Meta-Market-Monitoring
Interactive databases of the battery value chain
Data from October 2023
A relevant component of sustainable battery production is the closing of the value-added cycle through recycling. This enables the recovery of raw materials, which can then be used again for battery production. The materials that are recycled can come from production waste or from batteries that have reached the end of their life and must then be collected and reprocessed. In the tool window, the capacity of the announced recycling plants is made up of so-called Spoke plants. A further explanation can be found under the tool window.
In addition to the capacities of recycling plants, the tool window shows both the quantity of batteries to be recycled and the quantities of raw materials that can be recovered from recycling.
If, for example, batteries are no longer suitable for the originally intended application due to capacity losses, they can first be used in so-called second life applications, such as stationary storage (in which only lower energy densities are required), as a life extension measure. This ensures optimized use and, at the same time, improvements in the life cycle assessment.
The recycling process in larger commercial plants is usually divided into two parts. Whole batteries for recycling must first be pre-sorted and discharged as completely as possible, then they are crushed. After that, aluminum and copper can be removed. This first step takes place in the Spoke facilities (those capacities are indicated above in the tool). The remaining material, the so-called black mass, can be processed in different ways. Two main options are available for this purpose. In the pyrometallurgical process, the mass is heated and then manganese, cobalt and nickel are recovered from it. In the hydrometallurgical process, the black mass is dissolved in liquid and chemically separated. Nickel, cobalt and lithium can be recovered in this way. It is also possible to combine both processes. These steps take place in the so-called Hubs.
Larger recycling volumes only occur when large volumes of used batteries are returned from electromobility. For this reason, the ramp-up of recycling sites is delayed to the ramp-up of cell production (see cell tool window). Today, there are established manufacturers mainly in Asia. There are already larger amounts of production waste there today. In addition, American suppliers already have waste batteries for recycling due to the early market entry of Tesla or early sold Toyota hybrid models.
By 2030, it is estimated that 1.5 to 2 Mt of spent batteries per year can be returned to recycling. However, even greater growth in recycling volumes will occur after 2030. In Europe, plants totaling over 300 kt recycling capacity have already been announced.

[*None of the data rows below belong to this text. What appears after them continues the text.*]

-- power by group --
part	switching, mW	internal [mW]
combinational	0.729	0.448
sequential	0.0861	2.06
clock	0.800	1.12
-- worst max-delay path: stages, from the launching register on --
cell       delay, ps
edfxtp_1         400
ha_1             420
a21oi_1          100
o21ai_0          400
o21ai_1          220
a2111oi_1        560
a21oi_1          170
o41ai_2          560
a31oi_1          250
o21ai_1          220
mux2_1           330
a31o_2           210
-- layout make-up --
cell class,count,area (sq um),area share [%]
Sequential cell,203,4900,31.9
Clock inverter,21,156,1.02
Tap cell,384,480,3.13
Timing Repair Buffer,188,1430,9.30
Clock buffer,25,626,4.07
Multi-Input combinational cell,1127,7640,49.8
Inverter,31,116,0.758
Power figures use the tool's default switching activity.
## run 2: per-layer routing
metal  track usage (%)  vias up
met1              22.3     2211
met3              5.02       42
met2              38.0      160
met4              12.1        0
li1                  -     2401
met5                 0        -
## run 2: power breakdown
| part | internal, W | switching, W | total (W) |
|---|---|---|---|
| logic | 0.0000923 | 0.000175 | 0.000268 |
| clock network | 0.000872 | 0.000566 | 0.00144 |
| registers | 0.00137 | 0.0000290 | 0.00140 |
===== config.mk =====
export PLATFORM = sky130hd
export DESIGN_NAME = motor_shield_direction_shifter_top_flat
export DESIGN_NICKNAME = d
export VERILOG_FILES = /design/src/msds_pkg.sv /design/src/msds_if.sv /design/src/msds_front.sv /design/src/msds_queue.sv /design/src/msds_back.sv /design/src/motor_shield_direction_shifter_top.sv /design/src/flat_wrapper.sv
export SDC_FILE = /design/constraint.sdc
export NUM_CORES = 1
export LEC_CHECK = 0
export BUFFER_PORTS_ARGS = -buffer_cell sky130_fd_sc_hd__buf_2
export CORE_MARGIN = 5
export CORE_UTILIZATION = 50
export DETAILED_ROUTE_END_ITERATION = 10
export PLACE_DENSITY = 0.81
export RECOVER_POWER = 25
export SLEW_MARGIN = 20
export SYNTH_ARGS = -nofsm -noshare
export SYNTH_HDL_FRONTEND = slang
export SYNTH_SLANG_ARGS = --single-unit
export TNS_END_PERCENT = 1

===== constraint.sdc =====
create_clock -name clk_i -period 2.1 [get_ports clk_i]
set_clock_uncertainty 0.05 [all_clocks]
set_input_delay 0.525 -clock clk_i [delete_from_list [all_inputs] [get_ports clk_i]]
set_output_delay 0.525 -clock clk_i [all_outputs]
set_load 0.01 [all_outputs]

===== src/msds_pkg.sv =====
// Package for the motor shield direction shifter.
// Holds command kinds, shadow bit masks and the job record passed front to back.
// No dependencies.
`timescale 1ns / 1ps

package msds_pkg;

  typedef enum logic [1:0] {
    KIND_MOTOR_EN   = 2'd0,
    KIND_MOTOR_RUN  = 2'd1,
    KIND_STEP_EN    = 2'd2,
    KIND_STEP_BITS  = 2'd3
  } kind_e;

  localparam int unsigned QueueDepth = 2;

  localparam logic [6:0] DutyMax       = 7'd100;
  localparam logic [7:0] Step2Mask     = 8'hE1;
  localparam logic [3:0] Motor34Mask   = 4'hC;
  localparam logic [2:0] StepperTwo    = 3'd2;
  localparam logic [2:0] MotorUnitMax  = 3'd4;
  localparam logic [3:0] LatchIdx      = 4'd8;

  typedef struct packed {
    logic       shift;
    logic [7:0] shadow;
    logic       duty_cmd;
    logic [2:0] chan;
    logic [6:0] duty;
    logic       pins;
  } job_t;

  function automatic logic [7:0] motor_mask_a(input logic [1:0] m);
    logic [7:0] r;
    case (m)
      2'd0:    r = 8'h04;
      2'd1:    r = 8'h02;
      2'd2:    r = 8'h01;
      default: r = 8'h20;
    endcase
    return r;
  endfunction

  function automatic logic [7:0] motor_mask_b(input logic [1:0] m);
    logic [7:0] r;
    case (m)
      2'd0:    r = 8'h08;
      2'd1:    r = 8'h10;
      2'd2:    r = 8'h40;
      default: r = 8'h80;
    endcase
    return r;
  endfunction

  function automatic logic [7:0] coil_bits(input logic [3:0] nib);
    return {nib[3], nib[1], nib[2], 4'b0000, nib[0]};
  endfunction

endpackage


===== src/msds_if.sv =====
// Handshake channels of the direction shifter: command in, result out.
// Depends on nothing.
`timescale 1ns / 1ps

interface msds_cmd_if;
  logic       valid;
  logic       ready;
  logic [1:0] kind;
  logic [2:0] unit;
  logic [7:0] duty_percent;
  logic       turn_dir;
  logic [3:0] coil_nibble;

  modport source(output valid, kind, unit, duty_percent, turn_dir, coil_nibble, input ready);
  modport sink(input valid, kind, unit, duty_percent, turn_dir, coil_nibble, output ready);
endinterface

Recycling represents an opportunity for Europe to gain alternative access to missing primary raw materials for European cell production. However, due to the losses during recycling as well as the growing market, primary raw materials cannot be completely dispensed with. Cobalt is an exception. Due to declining quantities in the cathode material, the quantities recovered through recycling may be sufficient for the production of new batteries in the future.